▶ [Collected data]:
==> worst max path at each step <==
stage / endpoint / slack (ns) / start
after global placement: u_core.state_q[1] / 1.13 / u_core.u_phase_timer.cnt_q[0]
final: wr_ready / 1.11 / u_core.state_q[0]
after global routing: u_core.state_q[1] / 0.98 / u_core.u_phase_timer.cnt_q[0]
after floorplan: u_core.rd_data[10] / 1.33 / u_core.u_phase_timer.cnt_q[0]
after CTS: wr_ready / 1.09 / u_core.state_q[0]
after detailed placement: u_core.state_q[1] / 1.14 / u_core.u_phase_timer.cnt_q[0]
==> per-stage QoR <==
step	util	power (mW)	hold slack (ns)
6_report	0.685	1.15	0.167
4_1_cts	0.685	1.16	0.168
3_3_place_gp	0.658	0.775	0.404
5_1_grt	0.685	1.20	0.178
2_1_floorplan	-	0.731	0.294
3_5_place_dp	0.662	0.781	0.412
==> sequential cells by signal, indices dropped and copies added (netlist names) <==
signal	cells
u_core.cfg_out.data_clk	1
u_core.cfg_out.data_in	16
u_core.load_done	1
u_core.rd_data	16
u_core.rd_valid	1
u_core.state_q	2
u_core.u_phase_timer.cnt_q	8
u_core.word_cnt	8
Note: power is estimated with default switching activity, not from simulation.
**config.mk**
```make
export PLATFORM = sky130hd
export DESIGN_NAME = simon_seq_engine_flat
export DESIGN_NICKNAME = d
export VERILOG_FILES = /design/src/rtl/simon_seq_engine_if.sv /design/src/rtl/simon_seq_engine.sv /design/src/flat_wrapper.sv
export SDC_FILE = /design/constraint.sdc
export NUM_CORES = 1
export LEC_CHECK = 0
export ABC_AREA = 1
export BUFFER_PORTS_ARGS = -buffer_cell sky130_fd_sc_hd__buf_2
export CELL_PAD_IN_SITES_DETAIL_PLACEMENT = 1
export CELL_PAD_IN_SITES_GLOBAL_PLACEMENT = 1
export CORE_UTILIZATION = 51
export DETAILED_ROUTE_END_ITERATION = 10
export GPL_TIMING_DRIVEN = 0
export HOLD_SLACK_MARGIN = 0.15
export PLACE_DENSITY = 0.87
export SLEW_MARGIN = 30
export SYNTH_ARGS = -nofsm -noshare
export SYNTH_HDL_FRONTEND = slang
export SYNTH_SLANG_ARGS = --single-unit
```
**constraint.sdc**
```tcl
create_clock -name CLOCK_50 -period 6.4 [get_ports CLOCK_50]
set_input_delay 0.96 -clock CLOCK_50 [delete_from_list [all_inputs] [get_ports CLOCK_50]]
set_output_delay 0.96 -clock CLOCK_50 [all_outputs]
set_load 0.05 [all_outputs]
```
--- src/rtl/lifo_pop_streamer.sv ---
// Drain controller for sync_lifo: pops up to burst_len words on request and
// re-times them onto a valid/ready stream via a 2-entry buffer, marking the
// final beat with m_last and pulsing done once the burst has fully drained.
module lifo_pop_streamer #(
  parameter int unsigned DATA_WIDTH = 8,
  parameter int unsigned CNT_WIDTH  = 4
) (
  input  logic                  clk,
  input  logic                  rst,
  input  logic                  start,
  input  logic [CNT_WIDTH-1:0]  burst_len,
  output logic                  busy,
  output logic                  done,
  output logic [CNT_WIDTH-1:0]  popped_cnt,
  output logic                  lifo_read,
  input  logic [DATA_WIDTH-1:0] lifo_data,
  input  logic                  lifo_empty,
  output logic [DATA_WIDTH-1:0] m_data,
  output logic                  m_valid,
  output logic                  m_last,
  input  logic                  m_ready
);

  localparam logic [CNT_WIDTH-1:0] CntOne = CNT_WIDTH'(1);

  typedef enum logic [1:0] {StIdle, StPop, StDrain, StDone} state_e;

  state_e                 state_q, state_d;
  logic [CNT_WIDTH-1:0]   remaining_q, remaining_d;
  logic [CNT_WIDTH-1:0]   popped_cnt_q, popped_cnt_d;
  logic                   pending_q, pending_d;

  logic [DATA_WIDTH-1:0]  buf_data_q [2];
  logic                   buf_last_q [2];
  logic                   wr_ptr_q, rd_ptr_q;
  logic [1:0]             occ_q;

  logic                   capture;
  logic                   capture_last;
  logic                   xfer;

  // A pop issued last cycle lands on lifo_data now; empty already shows the post-pop count.
  assign capture      = pending_q;
  assign capture_last = (remaining_q == '0) | lifo_empty;
  assign xfer         = m_valid & m_ready;

  // Pop only when the buffer is guaranteed to have room for the returning word.
  assign lifo_read = (state_q == StPop) & ~lifo_empty & (remaining_q != '0) & ~pending_q &
                     (occ_q <= 2'd1);

  assign busy       = (state_q != StIdle);
  assign done       = (state_q == StDone);
  assign popped_cnt = popped_cnt_q;
  assign m_valid    = (occ_q != 2'd0);
  assign m_data     = m_valid ? buf_data_q[rd_ptr_q] : '0;
  assign m_last     = m_valid & buf_last_q[rd_ptr_q];

  // Next-state logic for the burst FSM and its counters.
  always_comb begin
    state_d      = state_q;
    remaining_d  = remaining_q;
    popped_cnt_d = popped_cnt_q;
    pending_d    = pending_q;

    if (lifo_read) begin
      pending_d    = 1'b1;
      remaining_d  = remaining_q - CntOne;
      popped_cnt_d = popped_cnt_q + CntOne;
    end
    if (capture) begin
      pending_d = 1'b0;
    end

    unique case (state_q)
      StIdle: begin
        if (start) begin
          remaining_d  = burst_len;
          popped_cnt_d = '0;
          state_d      = (burst_len == '0) ? StDone : StPop;
        end
      end
      StPop: begin
        if (capture) begin
          if (capture_last) state_d = StDrain;
        end else if (lifo_empty) begin
          // Ran dry with nothing in flight: burst ends short.
          state_d = StDrain;
        end
      end
      StDrain: begin
        if ((occ_q == 2'd0) && !pending_q) state_d = StDone;
      end
      StDone: begin
        state_d = StIdle;
      end
      default: state_d = StIdle;
    endcase
  end

  // FSM and counter registers.
  always_ff @(posedge clk) begin
    if (rst) begin
      state_q      <= StIdle;
      remaining_q  <= '0;
      popped_cnt_q <= '0;
      pending_q    <= 1'b0;
    end else begin
      state_q      <= state_d;
      remaining_q  <= remaining_d;
      popped_cnt_q <= popped_cnt_d;
      pending_q    <= pending_d;
    end
  end

  // 2-entry output FIFO of {data, last}; capture and transfer may coincide.
  always_ff @(posedge clk) begin
    if (rst) begin
      for (int i = 0; i < 2; i++) begin
        buf_data_q[i] <= '0;
        buf_last_q[i] <= 1'b0;
      end
      wr_ptr_q <= 1'b0;
      rd_ptr_q <= 1'b0;
      occ_q    <= 2'd0;
    end else begin
      if (capture) begin
        buf_data_q[wr_ptr_q] <= lifo_data;
        buf_last_q[wr_ptr_q] <= capture_last;
        wr_ptr_q             <= ~wr_ptr_q;
      end
      if (xfer) begin
        rd_ptr_q <= ~rd_ptr_q;
      end
      if (capture && !xfer) begin
        occ_q <= occ_q + 2'd1;
      end else if (!capture && xfer) begin
        occ_q <= occ_q - 2'd1;
      end
    end
  end

endmodule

▶ [Your instructions]: Filter the records above for the string "signal" and copy each matching line.

▶ [Reply to the exercise]:
==> sequential cells by signal, indices dropped and copies added (netlist names) <==
signal	cells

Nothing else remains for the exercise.